イギー・ポップが自身をさらけ出したソロ・アルバム『Lust For Life』は、40年前の1977年8月29日にリリースされた。新たな限定版のリイシューは、180グラムのメタリック・ゴールドのレコードLPで再発され、この伝説的なアルバムの40周年を煌びやかに祝福する。
ザ・ストゥージズ時代の後に立て続けにリリースしたソロ作品の2枚目で、デヴィッド・ボウイを共謀者とした『Lust For Life』は、ソロ第1作『The Idiot』の型にはまったポップのメロディから脱し、ストゥージズ時代のワイルドな快楽主義を前面に出した。当時のパンク・シーンが英米で爆発する中、イギー・ポップは古き門番の最後の砦で、自分の立ち位置を力強く確保し続けただけでなく、再び先導を切って新たな道を開き、皆が彼の後をついていったのだ。

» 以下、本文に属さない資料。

From an optimization exercise on the open Yosys and OpenROAD flow, aimed at small area, a short achievable clock period and few clock cycles; shortcuts taken in it are not production practice.
Only simulation tests tie the RTL to the original design; equivalence was not proved.
Power figures rest on the tool's default switching activity, not on a simulated workload.

== run 1 ==
## jfp_csum
module jfp_csum (
    input             clk,
    input             rst,
    input             bus_valid,
    input             bus_we,
    input      [7:0]  bus_addr,
    input      [3:0]  bus_be,
    input      [31:0] bus_wdata,
    output            bus_ready,
    output reg [31:0] bus_rdata
);
    localparam [2:0] EC_OK    = 3'd0;    
    localparam [2:0] EC_ILL   = 3'd1;    
    localparam [2:0] EC_BND   = 3'd2;    
    localparam [2:0] EC_SHORT = 3'd3;    
    localparam [2:0] EC_ULEN  = 3'd4;    
    localparam [2:0] EC_LMIS  = 3'd5;    
    localparam [2:0] EC_ADDR  = 3'd6;    
    function [22:0] ks22;
        input [21:0] a, b;
        input        cin;
        reg   [21:0] g, p, p0;
        integer      i, d;
        begin
            g = a & b;
            p = a ^ b;
            p0 = p;
            for (d = 1; d < 22; d = d * 2)
                for (i = 21; i >= d; i = i - 1) begin
                    g[i] = g[i] | (p[i] & g[i - d]);
                    p[i] = p[i] & p[i - d];
                end
            ks22[0] = p0[0] ^ cin;
            for (i = 1; i < 22; i = i + 1)
                ks22[i] = p0[i] ^ (g[i - 1] | (p[i - 1] & cin));
            ks22[22] = g[21] | (p[21] & cin);
        end
    endfunction
    function [15:0] eac16;
        input [15:0] a, b;
        reg   [15:0] g, p, p0;
        reg          co;
        integer      i, d;
        begin
            g = a & b;
            p = a ^ b;
            p0 = p;
            for (d = 1; d < 16; d = d * 2)
                for (i = 15; i >= d; i = i - 1) begin
                    g[i] = g[i] | (p[i] & g[i - d]);
                    p[i] = p[i] & p[i - d];
                end
            co = g[15];
            eac16[0] = p0[0] ^ co;
            for (i = 1; i < 16; i = i + 1)
                eac16[i] = p0[i] ^ (g[i - 1] | (p[i - 1] & co));
        end
    endfunction
    function [31:0] ecsa;
        input [15:0] x, y, z;
        reg   [15:0] c;
        begin
            c = (x & y) | (x & z) | (y & z);
            ecsa = {c[14:0], c[15], x ^ y ^ z};
        end
    endfunction
    function [43:0] csa;
        input [21:0] x, y, z;
        csa = {(((x & y) | (x & z) | (y & z)) << 1), (x ^ y ^ z)};
    endfunction
    reg [7:0]   fm [0:63];
    reg [31:0]  cmd_r;
  ...
Settings: LEC_CHECK=0, CAP_MARGIN=20, CORE_MARGIN=2, CORE_UTILIZATION=35, CTS_BUF_LIST=sky130_fd_sc_hd__clkbuf_8, CTS_CLUSTER_SIZE=30, PLACE_DENSITY=0.5, SETUP_SLACK_MARGIN=4.0, SLEW_MARGIN=20; clock period 10.0 ns.
run.sh (not shown) runs the stock make flow with config.mk's settings and CLKGATE_MAP_FILE= SYNTH_SCRIPT=/design/flow/synth_recipe.tcl, a recipe that flattens the netlist after the stock synthesis.
Testbench counts of run 1, summed over its fixed seeds: cycles 11,786.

1989年にイギー・ポップがクリーム誌にこう話している「10年前倒しで80年代を最高の時代にすることを実現させた男が、地球に舞い降りた男とタッグを組んだんだ」。
1発目のドラム・ビートから、「Lust For Life」はシュープリームスの「You Can’t Hurry Love(邦題:恋はあせらず)」のあのモータウンのビートを格段に力強くしたものだと瞬時にわかる。そしてオリジナルに比べてもっとワイルドな曲であることは明らかだった。好評だった前作『The Idiot』とそれに伴うソロ・ツアーを成し遂げていたイギー・ポップは、そのステップにより自信が溢れ、70年代の熱狂的なエネルギーを捕らえながら、アルバム全体をベルリンの壁の目と鼻の先の場所で3週間かけて仕上げた。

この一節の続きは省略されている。